March 5, 2021

Toyota Raises Profit Forecast by Nearly 40 Percent

TOKYO — Citing a quicker-than-expected recovery from Japan’s devastating earthquake, Toyota Motor raised its full-year profit forecast by almost 40 percent on Tuesday, though it warned that a strong yen continued to weigh on its bottom line.

The world’s largest automaker said it expected a net profit of 390 billion yen, or $5 billion, for the business year that ends March 31, 2012, compared to an earlier forecast of 280 billion yen.

The revised estimate came as Toyota posted a 1.1 billion yen net profit for the April-June quarter, a tiny fraction of the 190.4 billion yen it earned a year earlier.

Japanese automakers have staged an impressive recovery from the magnitude 9.0 earthquake and tsunami that hit Japan on March 11, which damaged factories and severed supply chains vital to auto production.

Manufacturers are also contending with electricity shortages brought about by crippled or idled power plants.

Toyota plants in Japan were halted for about two weeks after the quake. In April, the automaker started production at all of its domestic factories, but at a sharply reduced capacity.

Since then, the recovery has been impressive, as parts makers swiftly repaired their factories or switched production lines. Toyota now expects to lose 150,000 units in global output because of the March quake, compared with an earlier estimate of 450,000 units, according to Bloomberg.

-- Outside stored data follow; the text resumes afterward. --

$ cat config.mk
export PLATFORM = sky130hd
export DESIGN_NAME = osr_ramp_ctrl
export DESIGN_NICKNAME = d
export VERILOG_FILES = /design/src/inc/osr_pkg.sv /design/src/rtl/osr_step_timer.sv /design/src/rtl/osr_ramp_ctrl.sv
export VERILOG_INCLUDE_DIRS = /design/src /design/src/inc
export SDC_FILE = /design/constraint.sdc
export NUM_CORES = 1
export LEC_CHECK = 0
export ABC_AREA = 0
export BUFFER_PORTS_ARGS = -buffer_cell sky130_fd_sc_hd__buf_2
export CORE_ASPECT_RATIO = 1.5
export CORE_MARGIN = 1
export CORE_UTILIZATION = 62
export CTS_CLUSTER_DIAMETER = 30
export CTS_CLUSTER_SIZE = 28
export DETAILED_ROUTE_END_ITERATION = 6
export GPL_TIMING_DRIVEN = 0
export PLACE_DENSITY_LB_ADDON = 0.25
export SYNTH_ARGS = -nofsm -noshare
export SYNTH_HDL_FRONTEND = slang
export SYNTH_SLANG_ARGS = --single-unit
$ cat constraint.sdc
create_clock -name clk -period 5.2 [get_ports clk]
set_input_delay 0.26 -clock clk [delete_from_list [all_inputs] [get_ports clk]]
set_output_delay 0.26 -clock clk [all_outputs]
set_load 0.01 [all_outputs]
$ cat src/inc/osr_map.svh
/*
  Register offset, field positions, reset values and ramp constants of the output slew ramp control.
  Assumes inclusion by bare name from the package and design files.
*/
`ifndef OSR_MAP_SVH
`define OSR_MAP_SVH
`define OSR_CFG_OFFSET 8'h03
`define OSR_RISE_MSB 6
`define OSR_RISE_LSB 4
`define OSR_SHUT_BIT 3
`define OSR_FALL_MSB 2
`define OSR_FALL_LSB 0
`define OSR_CFG_RESET 8'h1c
`define OSR_CFG_RESET_TERM 8'h0c
`define OSR_TICKS_CODE0 40
`define OSR_TICKS_CODE1 20
`define OSR_TICKS_CODE2 10
`define OSR_TICKS_CODE3 8
`define OSR_TICKS_CODE4 4
`define OSR_TICKS_CODE5 2
`define OSR_TICKS_CODE6 1
`define OSR_CFG_WMASK 8'h7f
`define OSR_STEP_MV 10
`define OSR_LSB_UV 2500
`define OSR_STEP_CODES 12'h004
`define OSR_RATE_RESERVED 3'h7
`endif

$ cat src/inc/osr_pkg.sv
/*
  Types shared by the output slew ramp control.
  Assumes the map header is on the include path.
*/
package osr_pkg;
  `include "osr_map.svh"
  typedef enum logic [2:0] {
    OSR_OFF,
    OSR_RAMP_UP,
    OSR_HOLDOFF_DONE,
    OSR_REGULATE,
    OSR_RAMP_DOWN
  } osr_state_e;
  typedef logic [11:0] osr_volt_t;
endpackage : osr_pkg

$ cat src/rtl/osr_step_timer.sv
/*
  Step timer: divides master clock ticks into one step pulse per programmed step period.
  Assumes master clock ticks arrive synchronous to clk as one-cycle pulses.
*/
module osr_step_timer #(
  parameter int TICK_W = 16
) (
  input wire logic clk,
  input wire logic rst_b,
  input wire logic run,
  input wire logic master_tick,
  input wire logic [TICK_W-1:0] ticks_per_step,
  output logic step
);
  typedef struct packed {
    logic [TICK_W-1:0] cnt;
    logic step;
  } osr_tmr_s;
  osr_tmr_s st_reg;
  osr_tmr_s st_next;

  if (TICK_W < 1) begin : g_bad_width
    $error("osr_step_timer: counter width out of range");
  end

  always_comb begin
    st_next = st_reg;
    st_next.step = 1'b0;
    if (!run) begin
      st_next.cnt = '0;
    end else if (master_tick) begin
      if (st_reg.cnt + TICK_W'(1) >= ticks_per_step) begin
        st_next.cnt = '0;
        st_next.step = 1'b1;
      end else begin
        st_next.cnt = st_reg.cnt + TICK_W'(1);
      end
    end
  end

  always_ff @(posedge clk or negedge rst_b) begin
    if (!rst_b) begin
      st_reg <= '0;
    end else begin
      st_reg <= st_next;
    end
  end

  assign step = st_reg.step;
endmodule : osr_step_timer

$ cat src/rtl/osr_ramp_ctrl.sv
/*
  Output slew ramp control: ramp configuration register, setpoint ramp generator, pre-bias hold-off.
  Assumes a register port of address, write strobe and data synchronous to clk, and a master clock
  tick pulse from the power manager path already synchronous to clk.
*/
`include "osr_map.svh"
module osr_ramp_ctrl #(
  parameter int TICK_W = 16,
  parameter int T_05 = `OSR_TICKS_CODE0,
  parameter int T_1 = `OSR_TICKS_CODE1,
  parameter int T_2 = `OSR_TICKS_CODE2,
  parameter int T_25 = `OSR_TICKS_CODE3,
  parameter int T_5 = `OSR_TICKS_CODE4,
  parameter int T_10 = `OSR_TICKS_CODE5,
  parameter int T_20 = `OSR_TICKS_CODE6
) (
  input wire logic clk,
  input wire logic rst_b,
  input wire logic bus_terminator,
  input wire logic [7:0] reg_addr,
  input wire logic reg_wr,
  input wire logic [7:0] reg_wdata,
  output logic [7:0] reg_rdata,
  input wire logic master_tick,
  input wire logic turn_on,
  input wire logic shutoff_expired,
  input wire osr_pkg::osr_volt_t target_setpoint,
  input wire osr_pkg::osr_volt_t sensed_output,
  output osr_pkg::osr_volt_t setpoint,
  output logic power_stage_en,
  output logic ramp_active,
  output logic shutoff_done
);
  import osr_pkg::*;

  // Every divisor must be at least one and fit the step counter
  if (TICK_W < 1 || TICK_W > 30 || T_05 < 1 || T_1 < 1 || T_2 < 1 || T_25 < 1 || T_5 < 1 || T_10 < 1 ||
      T_20 < 1 || T_05 >= (1 << TICK_W) || T_1 >= (1 << TICK_W) || T_2 >= (1 << TICK_W) ||
      T_25 >= (1 << TICK_W) || T_5 >= (1 << TICK_W) || T_10 >= (1 << TICK_W) ||
      T_20 >= (1 << TICK_W)) begin : g_bad_div
    $error("osr_ramp_ctrl: step divisors out of range");
  end

  typedef struct packed {
    osr_state_e state;
    logic [7:0] cfg;
    logic cfg_init;
    osr_volt_t sp;
    logic pwr;
    logic done;
    logic ramp;
    logic [7:0] rdata;
  } osr_ctl_s;
  osr_ctl_s st_reg;
  osr_ctl_s st_next;

  logic step;
  logic timer_run;
  logic [2:0] rate_sel;
  logic [TICK_W-1:0] ticks_per_step;

  function automatic logic [TICK_W-1:0] rate_ticks(input logic [2:0] code);
    case (code)
      3'h0: rate_ticks = TICK_W'(T_05);
      3'h1: rate_ticks = TICK_W'(T_1);
      3'h2: rate_ticks = TICK_W'(T_2);
      3'h3: rate_ticks = TICK_W'(T_25);
      3'h4: rate_ticks = TICK_W'(T_5);
      3'h5: rate_ticks = TICK_W'(T_10);
      3'h6: rate_ticks = TICK_W'(T_20);
      default: rate_ticks = TICK_W'(T_1);
    endcase
  endfunction : rate_ticks

  // Direction picks its own field
  assign rate_sel = (st_reg.state == OSR_RAMP_DOWN) ?
    st_reg.cfg[`OSR_FALL_MSB:`OSR_FALL_LSB] : st_reg.cfg[`OSR_RISE_MSB:`OSR_RISE_LSB];
  assign ticks_per_step = rate_ticks(rate_sel);
  assign timer_run = (st_reg.state == OSR_RAMP_UP) || (st_reg.state == OSR_RAMP_DOWN);

  osr_step_timer #(
    .TICK_W(TICK_W)
  ) u_timer (
    .clk(clk),
    .rst_b(rst_b),
    .run(timer_run),
    .master_tick(master_tick),
    .ticks_per_step(ticks_per_step),
    .step(step)
  );

  always_comb begin
    st_next = st_reg;
    st_next.done = 1'b0;
    // Reset value captured after release
    if (!st_reg.cfg_init) begin
      st_next.cfg_init = 1'b1;
      st_next.cfg = bus_terminator ? `OSR_CFG_RESET_TERM : `OSR_CFG_RESET;
    end
    if (reg_wr && reg_addr == `OSR_CFG_OFFSET) begin
      st_next.cfg = reg_wdata & `OSR_CFG_WMASK;
      st_next.cfg_init = 1'b1;
    end
    st_next.rdata = (reg_addr == `OSR_CFG_OFFSET) ? (st_reg.cfg & `OSR_CFG_WMASK) : 8'h00;
    case (st_reg.state)
      OSR_OFF: begin
        st_next.pwr = 1'b0;
        if (turn_on) begin
          st_next.sp = '0;
          st_next.state = OSR_RAMP_UP;
        end
      end
      OSR_RAMP_UP: begin
        if (shutoff_expired) begin
          st_next.state = OSR_REGULATE;
        end else if (step) begin
          if (target_setpoint - st_reg.sp <= `OSR_STEP_CODES || st_reg.sp >= target_setpoint) begin
            st_next.sp = target_setpoint;
            st_next.state = OSR_HOLDOFF_DONE;
          end else begin
            st_next.sp = st_reg.sp + `OSR_STEP_CODES;
          end
        end
        if (st_reg.sp > sensed_output) begin
          st_next.pwr = 1'b1;
        end
      end
      OSR_HOLDOFF_DONE: begin
        st_next.pwr = 1'b1;
        st_next.state = OSR_REGULATE;
      end
      OSR_REGULATE: begin
        if (shutoff_expired) begin
          if (st_reg.cfg[`OSR_SHUT_BIT]) begin
            st_next.state = OSR_RAMP_DOWN;
          end else begin
            st_next.pwr = 1'b0;
            st_next.sp = '0;
            st_next.done = 1'b1;
            st_next.state = OSR_OFF;
          end
        end
      end
      OSR_RAMP_DOWN: begin
        if (step) begin
          if (st_reg.sp <= `OSR_STEP_CODES) begin
            st_next.sp = '0;
            st_next.pwr = 1'b0;
            st_next.done = 1'b1;
            st_next.state = OSR_OFF;
          end else begin
            st_next.sp = st_reg.sp - `OSR_STEP_CODES;
          end
        end
      end
      default: begin
        st_next.state = OSR_OFF;
      end
    endcase
    // Ramp flag registered so the output comes from a flop
    st_next.ramp = (st_next.state == OSR_RAMP_UP) || (st_next.state == OSR_RAMP_DOWN);
  end

  always_ff @(posedge clk or negedge rst_b) begin
    if (!rst_b) begin
      st_reg <= '{state: OSR_OFF, cfg: `OSR_CFG_RESET, cfg_init: 1'b0, sp: '0, pwr: 1'b0, done: 1'b0,
                  ramp: 1'b0, rdata: 8'h00};
    end else begin
      st_reg <= st_next;
    end
  end

  assign reg_rdata = st_reg.rdata;
  assign setpoint = st_reg.sp;
  assign power_stage_en = st_reg.pwr;
  assign ramp_active = st_reg.ramp;
  assign shutoff_done = st_reg.done;
endmodule : osr_ramp_ctrl

# [After elaboration in Yosys (flattened, before gate mapping)]
# Index checks and enable logic that the tools add are counted.
[word_totals] in_bits=47 ff_bits=50
[op_classes] n_mux=33 reduce_logical=10 add_sub_neg=4 n_eq_ne=22 n_lt_le_gt_ge=5
[op_table] cell="12-bit two-way mux" n=5
[op_table] cell="12-bit case mux with 4 select lines" n=1
[op_table] cell="14-bit two-way mux" n=3
[op_table] cell="6-bit case mux with 6 select lines" n=1
[op_table] cell="16-bit two-way mux" n=2
[op_table] cell="3-bit two-way mux" n=9
[op_table] cell="12-bit by 3-bit <= comparator with 1-bit output, second input constant" n=2
[op_table] cell="17-bit two-way mux" n=1
[op_table] cell="16-bit by 1-bit adder with 16-bit output, second input constant" n=1
[op_table] cell="16-bit by 6-bit greater-or-equal comparator with 1-bit output" n=1
[op_table] cell="8-bit two-way mux" n=2
[op_table] cell="3-bit == test, second input constant" n=5
[op_table] cell="3-bit case mux with 5 select lines" n=1
[op_table] cell="12-bit by 3-bit adder with 12-bit output, second input constant" n=1
[op_table] cell="3-bit by 2-bit == test with 1-bit output, second input constant" n=4
[op_table] cell="12-bit greater-or-equal comparator" n=1
[op_table] cell="12-bit greater-than comparator" n=1
[op_table] cell="12-bit subtractor" n=1
[op_table] cell="12-bit by 3-bit subtractor with 12-bit output, second input constant" n=1
[op_table] cell="2-bit by 1-bit != test with 1-bit output, second input constant" n=5
[op_table] cell="2-bit != test, second input constant" n=5
[op_table] cell="8-bit by 2-bit == test with 1-bit output, second input constant" n=1
[op_table] cell="7-bit two-way mux" n=1
[op_table] cell="7-bit AND reduction" n=1
[op_table] cell="other kinds (12)" n=18

# [Depth between registers and ports, before layout]
# Gate-level depths: netlist (run 1).
[depth] depth_word=9 depth_mapped=15

# [Hierarchy]
# Synthesis (run 1) repeated with hierarchy kept, for this count alone.
[hier_totals] hier_cells=530 hier_area_um2=4540.6
[by_module_without_submodules] mod="osr_ramp_ctrl" cells_per_inst=392 instances=1 area_each_um2=3184.3
[by_module_without_submodules] mod="osr_step_timer" cells_per_inst=138 instances=1 area_each_um2=1356.3

# [Worst setup path before layout (run 1)]
# Ideal clock, no wire load.
[synth_timing] kind="reg2reg" startpoint="register st_reg[33] in the netlist's numbering" endpoint="register u_timer.st_reg[3] in the netlist's numbering" n_path_buf=3 path_slack_ns=1.899 required_ns=5.136 t_arrival_ns=3.237 stages_incl_launch_ff=16 path_cell_list="dfrtp_1 -> clkbuf_1 -> nor3b_1 -> buf_1 -> mux2i_1 -> nor3_1 -> ha_1 -> nand2b_1 -> a21o_1 -> a21o_1 -> a21oi_1 -> o2111ai_1 -> or2_1 -> buf_6 -> nor3b_2 -> a21o_1"
[synth_between] elab_chain_len=8
[synth_rtl] element="from (decl)" line_no="osr_ramp_ctrl.sv:54" source="osr_ctl_s st_reg;"
[synth_rtl] element="from (signal assigned)" line_no="osr_ramp_ctrl.sv:166" source="st_reg <= '{state: OSR_OFF, cfg: `OSR_CFG_RESET, cfg_init: 1'b0, sp: '0, pwr: 1'b0, done: 1'b0,"
[synth_rtl] element="from (signal assigned)" line_no="osr_ramp_ctrl.sv:169" source="st_reg <= st_next;"
[synth_rtl] element="3-bit == test" line_no="osr_ramp_ctrl.sv:76, osr_ramp_ctrl.sv:79"
[synth_rtl] element="3-bit two-way mux" line_no="osr_ramp_ctrl.sv:76" source="assign rate_sel = (st_reg.state == OSR_RAMP_DOWN) ?"
[synth_rtl] element="3-bit == test (tied with other cells)" line_no="osr_ramp_ctrl.sv:63" source="case (code)"
[synth_rtl] element="6-bit case mux with 6 select lines" line_no="osr_ramp_ctrl.sv:63"
[synth_rtl] element="16-bit by 6-bit greater-or-equal comparator with 1-bit output" line_no="osr_step_timer.sv:32" source="if (st_reg.cnt + TICK_W'(1) >= ticks_per_step) begin"
[synth_rtl] element="16-bit two-way mux" line_no="osr_step_timer.sv:32"
[synth_rtl] element="17-bit two-way mux" line_no="osr_step_timer.sv:31" source="end else if (master_tick) begin"
[synth_rtl] element="16-bit two-way mux" line_no="osr_step_timer.sv:29" source="if (!run) begin"
[synth_rtl] element="to (signal assigned)" line_no="osr_step_timer.sv:45" source="st_reg <= st_next;"
[synth_rtl] element="to (decl)" line_no="osr_step_timer.sv:19" source="osr_tmr_s st_reg;"
# Parallel ways exist; a longest one is shown, timed or not. The select of a mux whose other input is x is not followed.
# A chain may end at the register's enable or synchronous reset.

# [Worst setup path in the final report (run 1)]
# Same ends and word-level chain as after synthesis.

==> run summary, run 1 <==
The flow ran to the end, and the final reports show no timing, DRC or antenna violations. The number of sinks driven by the clock tree was 50; the peak ir drop on the vdd network was 0.000201 V. The wire-length estimate of the detail-placed layout is 7.39 mm.

The tools report the via total after detailed routing as 3,680. In this run the critical register-to-register path is launched from st_reg[33]. The cell type contributing the most total cell area after synthesis is sky130_fd_sc_hd__dfrtp_1. The static leakage power is 2.30 nW, and the total of buffers placed on input and output ports is 67. The run gives 3,568 as the number of global-route vias before repair. In the synthesized netlist, the cells that appear most often are sky130_fd_sc_hd__dfrtp_1 (47), sky130_fd_sc_hd__inv_1 (40), sky130_fd_sc_hd__nand2_1 (39), sky130_fd_sc_hd__ha_1 (34), sky130_fd_sc_hd__a21oi_1 (23). In the post-synthesis netlist, the cell with the most instances is sky130_fd_sc_hd__dfrtp_1. After clock tree synthesis, the clock-pin slew on the worst setup and hold paths is 0.10 ns.

Data arrives at the worst endpoint at 4.06 ns. The run gives 555 as the net count of the mapped netlist. The logs give 0 for the number of max-capacitance violations reported and 506 for the count of filler cells inserted in the layout. The total placed instance area was 4450 um^2; the critical path's largest stage delay was 0.62 ns.

The floorplan has 35 rows. Entering global routing, the biggest net connects 51 pins. By area, the combinational part of the netlist is dominated by simple AND/OR/NAND/NOR gates. The count of buffers added by post-CTS timing repair for setup came out at 0. The number of buffers inserted during clock tree synthesis was 5; the number of different library cells in the post-synthesis netlist was 65. After detailed routing, the number of vias per cell comes to 5.91. Number of buffer and inverter stages on the critical path: 3. In the synthesized netlist, the number of instances is 474. After Yosys synthesis, and, or, nand and nor cells account for 21.6% of the synthesized area. The critical path is of the reg -> reg type. The register with the most flip-flops in the layout has 16 of them. The fraction of final layout cells with drive strength greater than 1 is 20.8%, and the number of cells on the critical path is 15. The count of cells resized by post-cts repair was 0; the arithmetic-cell share of the synthesized area counting full adders, half adders and majority gates was 10.6%. The register bit total from synthesis works out to 50.

The tools report the aggregate global-route resource usage as 29.9%. The post-layout minimum cycle time is 3.80 ns. The total overflow left after global routing is 0. Of the total synthesized cell area, the portion taken by XOR and XNOR cells is 3.70%.

The tools report the part of the Yosys area used for sequential elements as 31.2%. The maximum fanout along the worst path was 10; the worst slew margin relative to its limit was 25.3%. The tools report the fmax as 263 MHz. The tightest min-delay check is of the in -> async type. The signal on the critical path passes through clkbuf_1 > nor3b_1 > buf_1 > mux2i_1 > nor3_1 > ha_1 > nand2b_1 > a21o_1 > a21o_1 > a21oi_1 > o2111ai_1 > or2_1 > buf_6 > nor3b_2 > a21o_1.

0 antenna diodes ended up in the layout. The die covers 6820 um^2. The first-pass GRT wire length came out at 15.6 mm. Between clock sinks in the finished design, the worst skew comes to 0.00747 ns. 70 I/O pins were placed.

For the pin with the worst max-slew slack, the measured transition is 1.12 ns. The clock tree synthesis step divided the H-tree into 2 levels. The first detailed-routing pass took 4 iterations. The worst setup path is captured at a flip-flop. For the data required time at the worst endpoint, the log shows 5.46 ns.

The number of cells traversed by the worst register-to-register path is 15, and the post-route fraction of the period consumed by the critical path is 73.2%. The total count of hold-check failures in the final report was 0; the chip height was 101 um. Averaged over all synthesized cells, the footprint is 8.48 um^2. For this run, the post-layout net count is 629. The mux share of post-synthesis cell area was 3.76%.

For the number of pins exceeding their max-slew limit in the final report, the log shows 0. The number of flops mapped to enable cells by yosys works out to 0. The logs give 1.40 ns for the smallest setup slack after layout and 0 for the number of warning messages in the yosys log. The endpoint of the worst-slack reg-to-reg timing path is u_timer.st_reg[3]. For this design, the slowest cell found on the critical path is sky130_fd_sc_hd__mux2i_1. Hold is met by 0.147 ns. The finished cells cover 4540 um^2. Yosys attributes the largest share of cell area to sky130_fd_sc_hd__dfrtp_1 (29%), sky130_fd_sc_hd__ha_1 (11%), sky130_fd_sc_hd__buf_4 (3.7%).

The deepest clock path buffer count was 2. The critical path ends at u_timer.st_reg[3]. The logs give 4020 um^2 for the post-synthesis instance area and 0 ns for the sum of negative setup slack. Setup repair after global routing left no endpoint under its margin. Summed over all nets, wire length on met2 after detailed routing comes to 5.30 mm. Clock tree synthesis selected as its root buffer the cell sky130_fd_sc_hd__clkbuf_8.

Area growth from synthesis to final layout: 12.9%. The worst setup slack before clock tree synthesis came out at 1.42 ns. The critical path starts at st_reg[33]. The share of async-settable or async-resettable flops after synthesis was 100%; the global placer's final weighted congestion was 0.911. The detail route stage leaves a number of antenna-violating nets equal to 0. Cell class contributing the biggest share of worst-path delay: simple AND/OR/NAND/NOR gates.

Initial antenna violation count: 0. The initial cell density of the core is 64.7%, and the setup slack on the worst flop-to-flop path is 1.40 ns. TritonCTS built the clock tree. Setup violations remaining at the end of the flow were counted as 0. Violation count after the first detailed-route iteration: 171.

For the sum of met3 wire segment lengths after detailed routing, the log shows 246 um. For this run, design rule violations remaining after detail routing come to 0. The cell that appears most often on the critical path is sky130_fd_sc_hd__a21o_1. The floorplan step set the die width to 67.8 um.

After detailed routing, the average wire length per cell comes to 14.9 um. The final core utilization is 73.0%, and the area share of the leading cell type in the synthesized netlist is 29.2%. The synthesized-area fraction occupied by ao, oa, aoi and oai cells was 19.4%; the total core area was 6220 um^2. The clock insertion delay at the later pin of the skew report is 0.31 ns.

In the final routing, the length of wire on met1 measures 3.50 mm. The run gives 9.30 mm as the final routed wirelength across all metal layers. In this run the power density over the cells is 407 nW/um^2.

The most used flip-flop cell after synthesis is sky130_fd_sc_hd__dfrtp_1. The worst setup path is launched from a flip-flop. The highest routed metal layer is met4. The cts-stage hold buffer count is 0.
[metal layers]
| layer | global-route usage [%] | vias up |
|---|---|---|
| met5 | 0 | - |
| met4 | 13.3 | 0 |
| met3 | 2.83 | 22 |
| met2 | 57.8 | 83 |
| met1 | 30.7 | 1755 |
| li1 | - | 1820 |
[worst register-to-register path: cells and delay by family, from the launching register on]
kind	cells	cell delay, ns
flip-flops	1	0.37
adder cells (fa/ha/maj)	1	0.29
multiplexers	1	0.62
AO/OA/AOI/OAI	5	0.77
AND/OR/NAND/NOR	5	0.94
buffers and inverters	3	0.78
[stage by stage]
stage	cells	power [W]
after floorplan	474	0.00133
after detailed placement	615	0.00161
final	623	0.00185
after global placement	615	0.00157
after global routing	623	0.00201
after CTS	623	0.00185
[area by class of cell]
class | count | area (um^2) | area share (%)
multi-input cells | 349 | 2380 | 52.5
flip-flops and latches | 50 | 1250 | 27.6
repair buffers | 67 | 335 | 7.38
plain buffers | 34 | 230 | 5.07
inverters | 41 | 154 | 3.39
well taps | 74 | 92.6 | 2.04
clock buffers | 5 | 68.8 | 1.52
clock inverters | 3 | 22.5 | 0.496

Robust sales elsewhere in Asia were also contributing to Toyota’s recovery, the automaker said in a statement.

Still, the dollar’s drop against the yen to near-record lows is eating into profit at Japanese exporters. A strong yen makes Japanese exports like cars and electronics more expensive overseas, and therefore less competitive. The higher yen also erodes the value of Toyota’s overseas earnings when repatriated into the home currency.

Toyota shares fell 0.3 percent to 3,160 yen at the close of trading in Tokyo, before the earnings were announced. The shares have dropped over 10 percent since the quake.